Transtornada de ódio por causa da verminose social, a caminho do trabalho, eu tive o inenarrável desprazer de passar lentamente, a menos de 5km/h, por um motoqueiro partido em dois pedaços na entrada do Santa Bárbara. O trânsito sempre fica lento nos sítios das tragédias porque uma quantidade impressionante de pessoas se alimenta disso. Parece que elas precisam ver sangue e vísceras para alimentar sua alma medonha de devoradores de sofrimentos. Eu tenho horror a essa gente que freia pra ver um morto ou ferido no asfalto. Você é médico socorrista, cidadão? Vai resolver a cagada? Ah, não vai?!? Então vaza, mané! Mas esses idiotas querem ver tudo, frear para fotografar no melhor ângulo e depois acelerar como quem dá descarga, banalizando a dor e a morte como se a vida não tivesse qualquer significado. Completamente impotente diante da fila de curiosos estacionados diante de mim, vi de relance aquela imagem que provavelmente jamais esquecerei em vida. Foi difícil dirigir de olhos bem fechados, ainda que por uns segundos, porque minha reação instintiva foi simplesmente espremer as pálpebras com toda a força no intuito de extirpar de meu cérebro a cena de terror. Psicopatas à parte, deve ser realmente impossível esquecer o retrato de uma pessoa - ainda viva - partida em duas partes. Pra me livrar do horror, comecei a entoar mentalmente um  mantra que fez minha frequência cardíaca quase voltar ao normal: eles vão juntar os pedaços, eles vão juntar os pedaços, eles vão juntar os pedaços. Então de repente, não mais que de repente, eu chorei pensando: e se eles não conseguirem juntar os pedaços?
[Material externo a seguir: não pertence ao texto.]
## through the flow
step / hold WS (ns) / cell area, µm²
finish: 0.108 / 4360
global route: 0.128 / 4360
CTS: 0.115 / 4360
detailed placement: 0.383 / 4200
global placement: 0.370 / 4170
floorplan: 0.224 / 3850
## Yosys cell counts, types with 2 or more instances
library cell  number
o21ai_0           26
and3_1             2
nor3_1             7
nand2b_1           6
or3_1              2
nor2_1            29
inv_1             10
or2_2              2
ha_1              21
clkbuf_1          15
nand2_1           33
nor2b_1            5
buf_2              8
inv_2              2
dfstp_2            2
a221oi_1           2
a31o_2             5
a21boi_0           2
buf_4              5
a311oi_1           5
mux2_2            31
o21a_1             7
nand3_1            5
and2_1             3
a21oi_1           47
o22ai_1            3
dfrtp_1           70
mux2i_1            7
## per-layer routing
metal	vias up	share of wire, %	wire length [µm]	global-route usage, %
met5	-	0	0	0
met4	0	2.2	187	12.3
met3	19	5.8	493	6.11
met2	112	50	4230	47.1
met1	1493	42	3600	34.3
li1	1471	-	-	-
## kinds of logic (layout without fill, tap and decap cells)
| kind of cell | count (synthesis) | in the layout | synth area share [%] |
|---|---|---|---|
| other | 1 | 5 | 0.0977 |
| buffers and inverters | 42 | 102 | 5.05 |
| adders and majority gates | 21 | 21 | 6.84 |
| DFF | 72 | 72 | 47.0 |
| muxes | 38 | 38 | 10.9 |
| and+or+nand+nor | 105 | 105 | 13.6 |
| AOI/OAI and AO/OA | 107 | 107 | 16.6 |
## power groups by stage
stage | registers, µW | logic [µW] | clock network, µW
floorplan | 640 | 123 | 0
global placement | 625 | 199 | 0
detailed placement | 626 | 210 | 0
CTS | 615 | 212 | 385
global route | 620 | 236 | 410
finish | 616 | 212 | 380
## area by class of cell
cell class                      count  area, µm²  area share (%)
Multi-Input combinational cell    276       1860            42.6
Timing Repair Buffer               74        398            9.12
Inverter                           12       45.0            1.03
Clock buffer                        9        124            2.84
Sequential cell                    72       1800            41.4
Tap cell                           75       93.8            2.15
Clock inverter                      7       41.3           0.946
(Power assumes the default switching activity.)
--- src/hw/lgpd_fifo.sv ---
// Synchronous FIFO with valid/ready on both sides.
// Assumes both sides run on clk_in; DEPTH is a power of two.
`timescale 1ns/1ns
`default_nettype none
module lgpd_fifo #(
  parameter int WIDTH = 24,
  parameter int DEPTH = 16
) (
  // Clock and reset
  input wire logic clk_in,
  input wire logic resetn_in,
  // Fill side
  input wire logic wr_valid_in,
  output logic wr_ready_out,
  input wire logic [WIDTH-1:0] wr_data_in,
  // Drain side
  output logic rd_valid_out,
  input wire logic rd_ready_in,
  output logic [WIDTH-1:0] rd_data_out
);
  localparam int AW = $clog2(DEPTH);

  logic [WIDTH-1:0] mem_reg [DEPTH];
  logic [AW:0] wr_ptr_reg;
  logic [AW:0] rd_ptr_reg;
  logic full;
  logic empty;

  assign empty = wr_ptr_reg == rd_ptr_reg;
  assign full = (wr_ptr_reg[AW] != rd_ptr_reg[AW]) &&
                (wr_ptr_reg[AW-1:0] == rd_ptr_reg[AW-1:0]);
  assign wr_ready_out = !full;
  assign rd_valid_out = !empty;
  assign rd_data_out = mem_reg[rd_ptr_reg[AW-1:0]];

  always_ff @(posedge clk_in) begin
    if (wr_valid_in && !full) begin
      mem_reg[wr_ptr_reg[AW-1:0]] <= wr_data_in;
    end
  end

  always_ff @(posedge clk_in) begin
    if (!resetn_in) begin
      wr_ptr_reg <= '0;
    end else if (wr_valid_in && !full) begin
      wr_ptr_reg <= wr_ptr_reg + 1'b1;
    end
  end

  always_ff @(posedge clk_in) begin
    if (!resetn_in) begin
      rd_ptr_reg <= '0;
    end else if (rd_ready_in && !empty) begin
      rd_ptr_reg <= rd_ptr_reg + 1'b1;
    end
  end

  a_no_overrun: assert property (@(posedge clk_in) disable iff (!resetn_in) // RULE25
    full |-> ##1 (wr_ptr_reg == $past(wr_ptr_reg)))
    else $error("fifo pointer moved while full");
endmodule
`default_nettype wire

--- src/hw/lgpd_pixel_decoder.sv ---
// Bitmap pixel decoder: display bytes in, one palette index per dot clock out.
// Assumes the fetch logic supplies bytes in line order with their row number,
// and that mode inputs come from soft-switch logic on the same clock.
//
// Overview of operation
// (RULE1) Low-res grid is 40 by 48 blocks
// (RULE2) Byte makes two stacked blocks in cell
// (RULE3) Low nibble top block, high nibble bottom
// (RULE4) Nibble picks palette entry, 0 black, 15 white
// (RULE5) Low-res uses forty-column text buffer
// (RULE6) Blocks drawn with no blank dots between
// (RULE7) High-res is 192 lines of 280 dots
// (RULE8) High-res fetch from one of two pages
// (RULE9) Bits 0..6 give seven dots, 40 bytes/line
// (RULE10) Bit 0 shifted out first, leftmost
// (RULE11) Bit 7 not shown, picks colour set
// (RULE12) Monochrome dot follows its data bit
// (RULE13) Colour dot with clear bit is black
// (RULE14) Set 0 lone dot purple even, green odd
// (RULE15) Set 1 lone dot blue even, orange odd
// (RULE16) Two adjacent lit dots are both white
// (RULE17) Colour set applies to whole byte
// (RULE18) Colour cell spans two dots, 140 cells
// (RULE19) Double mode: 192 lines of 560 dots
// (RULE20) Double uses main and aux, bit 7 hidden
// (RULE21) Aux byte dots first, then main byte
// (RULE22) Double colour from four-dot sliding window
// (RULE23) Double enable turns high-res into double
// (RULE24) Mixed mode: text replaces bottom 32 rows
// (RULE25) One four-bit palette index per dot clock
`timescale 1ns/1ns
`default_nettype none
module lgpd_pixel_decoder (
  // Clock and reset
  input wire logic clk_in,
  input wire logic resetn_in,
  // Display mode controls
  input wire logic bitmap_mode_select_in,
  input wire logic double_resolution_enable_in,
  input wire logic mixed_mode_in,
  input wire logic page_select_in,
  // Display bytes from fetch logic
  input wire logic byte_valid_in,
  output logic byte_ready_out,
  input wire logic [7:0] byte_main_in,
  input wire logic [7:0] byte_aux_in,
  input wire logic [7:0] byte_row_in,
  // Fetch buffer base
  output logic [15:0] fetch_base_out,
  // Dot stream to video encoder
  output logic dot_valid_out,
  input wire logic dot_ready_in,
  output logic [3:0] dot_index_out,
  output logic dot_mono_out,
  output logic dot_text_out,
  output logic dot_first_out
);

  // ==========================================================
  // Helper functions
  function automatic logic dot_bit(input logic [7:0] aux, input logic [7:0] main,
                                   input logic dbl, input logic [3:0] cnt);
    logic [15:0] bits;
    bits = dbl ? {2'b00, main[6:0], aux[6:0]} : {9'h000, main[6:0]};
    return bits[cnt];
  endfunction

  function automatic logic [3:0] dhr_index(input logic [3:0] bits, input logic [1:0] ph);
    logic [3:0] idx;
    logic [1:0] p;
    idx = 4'h0;
    for (int i = 0; i < 4; i++) begin
      p = ph + 2'(i);
      idx[p] = bits[i];
    end
    return idx;
  endfunction

  // ==========================================================
  // Byte FIFO
  logic fifo_valid;
  logic fifo_ready;
  logic [lgpd_pkg::WORD_WIDTH-1:0] fifo_word;

  lgpd_fifo #(
    .WIDTH(lgpd_pkg::WORD_WIDTH),
    .DEPTH(lgpd_pkg::FIFO_DEPTH)
  ) u_fifo (
    .clk_in(clk_in),
    .resetn_in(resetn_in),
    .wr_valid_in(byte_valid_in),
    .wr_ready_out(byte_ready_out),
    .wr_data_in({byte_row_in, byte_aux_in, byte_main_in}),
    .rd_valid_out(fifo_valid),
    .rd_ready_in(fifo_ready),
    .rd_data_out(fifo_word)
  );

  // ==========================================================
  // Serialiser state
  lgpd_pkg::lgpd_state_type state_reg;
  lgpd_pkg::lgpd_mode_type mode_reg;
  lgpd_pkg::lgpd_mode_type eff_mode;
  logic [3:0] cnt_reg;
  logic [5:0] byte_cnt_reg;
  logic [9:0] col_reg;
  logic [7:0] main_reg;
  logic [7:0] aux_reg;
  logic [7:0] row_reg;
  logic mixed_reg;
  logic [15:0] fetch_base_reg;

  logic r_bit;
  logic r_pad;
  logic r_text;
  logic [3:0] r_nibble;
  logic last_dot;
  logic line_end;
  logic stall;
  logic adv;
  logic load;

  // Double enable turns bitmap select into double mode
  // (RULE23) mode resolution
  always_comb begin
    if (!bitmap_mode_select_in) begin
      eff_mode = lgpd_pkg::LGPD_LORES;
    end else if (double_resolution_enable_in) begin
      eff_mode = lgpd_pkg::LGPD_DOUBLE;
    end else begin
      eff_mode = lgpd_pkg::LGPD_SINGLE;
    end
  end

  // (RULE10) low bit first
  // (RULE20) seven bits of each byte
  // (RULE21) aux dots lead
  assign r_bit = !r_pad && dot_bit(aux_reg, main_reg, mode_reg == lgpd_pkg::LGPD_DOUBLE, cnt_reg);
  assign r_pad = state_reg == lgpd_pkg::LGPD_PAD;
  // (RULE2) row bit 2 picks cell half
  // (RULE3) nibble to block
  assign r_nibble = row_reg[lgpd_pkg::LORES_HALF_BIT] ? main_reg[7:4] : main_reg[3:0];
  // (RULE24) bottom rows to text
  assign r_text = mixed_reg && (row_reg >= lgpd_pkg::MIX_FIRST_ROW);
  // (RULE19) fourteen dots double
  assign last_dot = cnt_reg == ((mode_reg == lgpd_pkg::LGPD_DOUBLE) ?
                    lgpd_pkg::DOUBLE_LAST_DOT : lgpd_pkg::SINGLE_LAST_DOT);
  // (RULE1) forty block columns
  // (RULE9) forty bytes per line
  assign line_end = byte_cnt_reg == lgpd_pkg::LAST_BYTE;
  assign stall = dot_valid_out && !dot_ready_in;
  assign adv = !stall && (state_reg != lgpd_pkg::LGPD_IDLE);
  assign fifo_ready = (state_reg == lgpd_pkg::LGPD_IDLE) ||
                      (adv && (r_pad || (last_dot && !line_end)));
  assign load = fifo_ready && fifo_valid;

  always_ff @(posedge clk_in) begin
    if (!resetn_in) begin
      state_reg <= lgpd_pkg::LGPD_IDLE;
    end else if (load) begin
      state_reg <= lgpd_pkg::LGPD_SHIFT;
    end else if (adv) begin
      unique case (state_reg)
        lgpd_pkg::LGPD_SHIFT: begin
          if (last_dot) begin
            state_reg <= line_end ? lgpd_pkg::LGPD_PAD : lgpd_pkg::LGPD_IDLE;
          end
        end
        lgpd_pkg::LGPD_PAD: begin
          state_reg <= lgpd_pkg::LGPD_IDLE;
        end
        default: begin
          state_reg <= lgpd_pkg::LGPD_IDLE;
        end
      endcase
    end
  end

  always_ff @(posedge clk_in) begin
    if (!resetn_in) begin
      cnt_reg <= 4'h0;
    end else if (load) begin
      cnt_reg <= 4'h0;
    end else if (adv && !r_pad) begin
      cnt_reg <= cnt_reg + 4'h1;
    end
  end

  always_ff @(posedge clk_in) begin
    if (!resetn_in) begin
      byte_cnt_reg <= 6'h00;
    end else if (adv && !r_pad && last_dot) begin
      byte_cnt_reg <= line_end ? 6'h00 : byte_cnt_reg + 6'h01;
    end
  end

  always_ff @(posedge clk_in) begin
    if (!resetn_in) begin
      col_reg <= 10'h000;
    end else if (adv) begin
      col_reg <= r_pad ? 10'h000 : col_reg + 10'h001;
    end
  end

  // Mode is taken per byte, so a mode change waits for the next byte load
  // (RULE5) held bytes keep their mode
  always_ff @(posedge clk_in) begin
    if (!resetn_in) begin
      main_reg <= 8'h00;
      aux_reg <= 8'h00;
      row_reg <= 8'h00;
      mode_reg <= lgpd_pkg::LGPD_LORES;
      mixed_reg <= 1'b0;
    end else if (load) begin
      main_reg <= fifo_word[lgpd_pkg::MAIN_LSB +: 8];
      aux_reg <= fifo_word[lgpd_pkg::AUX_LSB +: 8];
      row_reg <= fifo_word[lgpd_pkg::ROW_LSB +: 8];
      mode_reg <= eff_mode;
      mixed_reg <= mixed_mode_in;
    end
  end

  // (RULE8) page base for fetch
  always_ff @(posedge clk_in) begin
    if (!resetn_in) begin
      fetch_base_reg <= lgpd_pkg::TEXT_PAGE1;
    end else if (bitmap_mode_select_in) begin
      fetch_base_reg <= page_select_in ? lgpd_pkg::BITMAP_PAGE2 : lgpd_pkg::BITMAP_PAGE1;
    end else begin
      fetch_base_reg <= page_select_in ? lgpd_pkg::TEXT_PAGE2 : lgpd_pkg::TEXT_PAGE1;
    end
  end
  assign fetch_base_out = fetch_base_reg;

  // ==========================================================
  // Neighbour window: w0 is the dot being resolved, r_bit its right side
  logic w0_valid_reg;
  logic w0_pad_reg;
  logic w0_bit_reg;
  logic w0_first_reg;
  logic [1:0] w0_col_reg;
  logic w0_colset_reg;
  lgpd_pkg::lgpd_mode_type w0_mode_reg;
  logic [3:0] w0_nibble_reg;
  logic w0_text_reg;
  logic w1_bit_reg;
  logic w2_bit_reg;

  always_ff @(posedge clk_in) begin
    if (!resetn_in) begin
      w0_valid_reg <= 1'b0;
      w0_pad_reg <= 1'b0;
      w0_bit_reg <= 1'b0;
      w0_first_reg <= 1'b0;
      w0_col_reg <= 2'b00;
      w0_colset_reg <= 1'b0;
      w0_mode_reg <= lgpd_pkg::LGPD_LORES;
      w0_nibble_reg <= 4'h0;
      w0_text_reg <= 1'b0;
      w1_bit_reg <= 1'b0;
      w2_bit_reg <= 1'b0;
    end else if (adv) begin
      w0_valid_reg <= 1'b1;
      w0_pad_reg <= r_pad;
      w0_bit_reg <= r_bit;
      w0_first_reg <= col_reg == 10'h000;
      w0_col_reg <= col_reg[1:0];
      // (RULE17) set taken per byte
      w0_colset_reg <= main_reg[lgpd_pkg::COLSET_BIT];
      w0_mode_reg <= mode_reg;
      w0_nibble_reg <= r_nibble;
      w0_text_reg <= r_text;
      w1_bit_reg <= w0_bit_reg;
      w2_bit_reg <= w0_pad_reg ? 1'b0 : w1_bit_reg;
    end
  end

  // ==========================================================
  // Colour resolution
  logic emit;
  logic left_bit;
  logic [3:0] idx_next;
  logic mono_next;

  assign emit = adv && w0_valid_reg && !w0_pad_reg;
  assign left_bit = !w0_first_reg && w1_bit_reg;

  always_comb begin
    idx_next = lgpd_pkg::COL_BLACK;
    mono_next = w0_bit_reg;
    unique case (w0_mode_reg)
      lgpd_pkg::LGPD_LORES: begin
        // (RULE4) nibble is palette index
        // (RULE6) every dot of the block lit
        idx_next = w0_nibble_reg;
        mono_next = |w0_nibble_reg;
      end
      lgpd_pkg::LGPD_SINGLE: begin
        // (RULE13) clear bit is black
        if (!w0_bit_reg) begin
          idx_next = lgpd_pkg::COL_BLACK;
        // (RULE16) lit pair is white
        end else if (left_bit || r_bit) begin
          idx_next = lgpd_pkg::COL_WHITE;
        // (RULE18) parity picks cell half
        // (RULE14) set zero colours
        end else if (!w0_colset_reg) begin
          idx_next = w0_col_reg[0] ? lgpd_pkg::COL_GREEN : lgpd_pkg::COL_PURPLE;
        // (RULE15) set one colours
        end else begin
          idx_next = w0_col_reg[0] ? lgpd_pkg::COL_ORANGE : lgpd_pkg::COL_BLUE;
        end
      end
      lgpd_pkg::LGPD_DOUBLE: begin
        // (RULE22) four-dot window colour
        idx_next = dhr_index({r_bit, w0_bit_reg, w1_bit_reg, w2_bit_reg},
                             w0_col_reg - 2'b10);
      end
      default: begin
        idx_next = lgpd_pkg::COL_BLACK;
      end
    endcase
    if (w0_text_reg) begin
      idx_next = lgpd_pkg::COL_BLACK;
      mono_next = 1'b0;
    end
  end

  // ==========================================================
  // Output stage, one dot per clock while the encoder accepts
  logic [3:0] dot_index_reg;
  logic dot_valid_reg;
  logic dot_mono_reg;
  logic dot_text_reg;
  logic dot_first_reg;

  // (RULE25) index per dot clock
  always_ff @(posedge clk_in) begin
    if (!resetn_in) begin
      dot_valid_reg <= 1'b0;
    end else if (!stall) begin
      dot_valid_reg <= emit;
    end
  end

  // (RULE12) mono follows bit
  always_ff @(posedge clk_in) begin
    if (!resetn_in) begin
      dot_index_reg <= lgpd_pkg::COL_BLACK;
      dot_mono_reg <= 1'b0;
      dot_text_reg <= 1'b0;
      dot_first_reg <= 1'b0;
    end else if (emit) begin
      dot_index_reg <= idx_next;
      dot_mono_reg <= mono_next;
      dot_text_reg <= w0_text_reg;
      dot_first_reg <= w0_first_reg;
    end
  end

  assign dot_valid_out = dot_valid_reg;
  assign dot_index_out = dot_index_reg;
  assign dot_mono_out = dot_mono_reg;
  assign dot_text_out = dot_text_reg;
  assign dot_first_out = dot_first_reg;

  // ==========================================================
  // Checks
  a_zero_dot_black: assert property (@(posedge clk_in) disable iff (!resetn_in) // RULE13
    emit && w0_mode_reg == lgpd_pkg::LGPD_SINGLE && !w0_bit_reg && !w0_text_reg
    |=> dot_index_out == lgpd_pkg::COL_BLACK)
    else $error("clear high-res bit not black");

  a_lit_pair_white: assert property (@(posedge clk_in) disable iff (!resetn_in) // RULE16
    emit && w0_mode_reg == lgpd_pkg::LGPD_SINGLE && w0_bit_reg && r_bit && !w0_text_reg
    |=> dot_index_out == lgpd_pkg::COL_WHITE)
    else $error("adjacent lit dots not white");

  a_set_zero_colour: assert property (@(posedge clk_in) disable iff (!resetn_in) // RULE14
    emit && w0_mode_reg == lgpd_pkg::LGPD_SINGLE && w0_bit_reg && !left_bit && !r_bit
    && !w0_colset_reg && !w0_text_reg
    |=> dot_index_out == ($past(w0_col_reg[0]) ? lgpd_pkg::COL_GREEN : lgpd_pkg::COL_PURPLE))
    else $error("lone dot wrong in set zero");

  a_set_one_colour: assert property (@(posedge clk_in) disable iff (!resetn_in) // RULE15
    emit && w0_mode_reg == lgpd_pkg::LGPD_SINGLE && w0_bit_reg && !left_bit && !r_bit
    && w0_colset_reg && !w0_text_reg
    |=> dot_index_out == ($past(w0_col_reg[0]) ? lgpd_pkg::COL_ORANGE : lgpd_pkg::COL_BLUE))
    else $error("lone dot wrong in set one");

  a_lores_nibble: assert property (@(posedge clk_in) disable iff (!resetn_in) // RULE3
    emit && w0_mode_reg == lgpd_pkg::LGPD_LORES && !w0_text_reg
    |=> dot_index_out == $past(w0_nibble_reg) && dot_mono_out == (|dot_index_out))
    else $error("low-res nibble not routed");

  // (RULE7) 280 dots per line, (RULE19) 560 in double mode
  a_line_length: assert property (@(posedge clk_in) disable iff (!resetn_in) // RULE9
    adv && r_pad |-> col_reg == ((mode_reg == lgpd_pkg::LGPD_DOUBLE) ?
      lgpd_pkg::DOUBLE_LINE_DOTS : lgpd_pkg::SINGLE_LINE_DOTS))
    else $error("line dot count wrong");

  a_top_bit_hidden: assert property (@(posedge clk_in) disable iff (!resetn_in) // RULE11
    state_reg == lgpd_pkg::LGPD_SHIFT |-> cnt_reg <= ((mode_reg == lgpd_pkg::LGPD_DOUBLE) ?
      lgpd_pkg::DOUBLE_LAST_DOT : lgpd_pkg::SINGLE_LAST_DOT))
    else $error("dot counter ran into bit 7");

  a_mono_follow: assert property (@(posedge clk_in) disable iff (!resetn_in) // RULE12
    emit && w0_mode_reg != lgpd_pkg::LGPD_LORES && !w0_text_reg
    |=> dot_mono_out == $past(w0_bit_reg))
    else $error("mono dot differs from bit");

  a_mixed_text: assert property (@(posedge clk_in) disable iff (!resetn_in) // RULE24
    emit && w0_text_reg |=> dot_text_out && dot_index_out == lgpd_pkg::COL_BLACK)
    else $error("text rows not marked");

  a_output_hold: assert property (@(posedge clk_in) disable iff (!resetn_in) // RULE25
    stall |=> dot_valid_out && $stable(dot_index_out))
    else $error("dot dropped under back-pressure");

endmodule
`default_nettype wire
Este episódio trágico me passou do modo ódio-verminal pro modo niilista. Qual o sentido da vida, afinal? Nenhum? Algum? Então a gente se parte em mil pedaços, mas e depois? Quem junta tudo isso? Quem põe tudo em seu devido lugar? Quantas vezes a gente consegue se remendar? Quantas vezes a gente consegue sobreviver a todas as dores da vida?

Mais adiante em meu rio de lágrimas, na bocarra de Mango Tree Town, dois caveirões do BOPE decoravam a entrada do hospital veterinário onde trabalho, e se não fosse por meu incorrigível atrasismo crônico terminal, eu teria passado (questão de parcos minutos, me disseram) no meio dum fogarel cruzado, por uma larga rota de balas potencialmente perdidas. Fingi animação (oba, estou atrasada mas, em compensação, estou vivinha da silva!), mas passei o resto do dia semi-morta, semi-certa de que viver é uma questão de sorte, ao passo que morrer, desconfio, seja a conquista definitiva da paz.

Fiquei niilista assim. Ainda bem que eu tenho cachorro, porque cachorro faz a gente esquecer tudo que não seja lambida, amasso de orelha e bolinhas.

Apesar do dia triste, queria dizer que nem tudo é assim tão podre nesta vida: este ano, em vez das flores à Yemanjá, dos 7 pulinhos de onda e dos 7 caroços roídos de romã (cada qual pra um pedido esotérico de realização improvável), decidi virar gente grande e fiz uma planilha de excel com metas, estratégias e prazos a cumprir, como se eu fosse minha própria chefe-carrascuda (aliás, sou super boa nisto) e estivesse em estágio probatório, dependendo de resultados para não ser demitida de minha própria existência. Coloquei 10 itens em minha planilha, e tudo que posso adiantar é que 9 deles já estão em andamento. O décimo depende apenas d'eu ser mais cautelosa com os seres humanos - que são bem menos altruístas e leais que o resto dos animais - e gostar de mim mesma acima de todas as coisas. Apesar do décimo segundo dia horrível, este promete ser o melhor ano da minha vida.

Acho que ainda está em tempo de desejar um feliz e próspero 2011 a todos!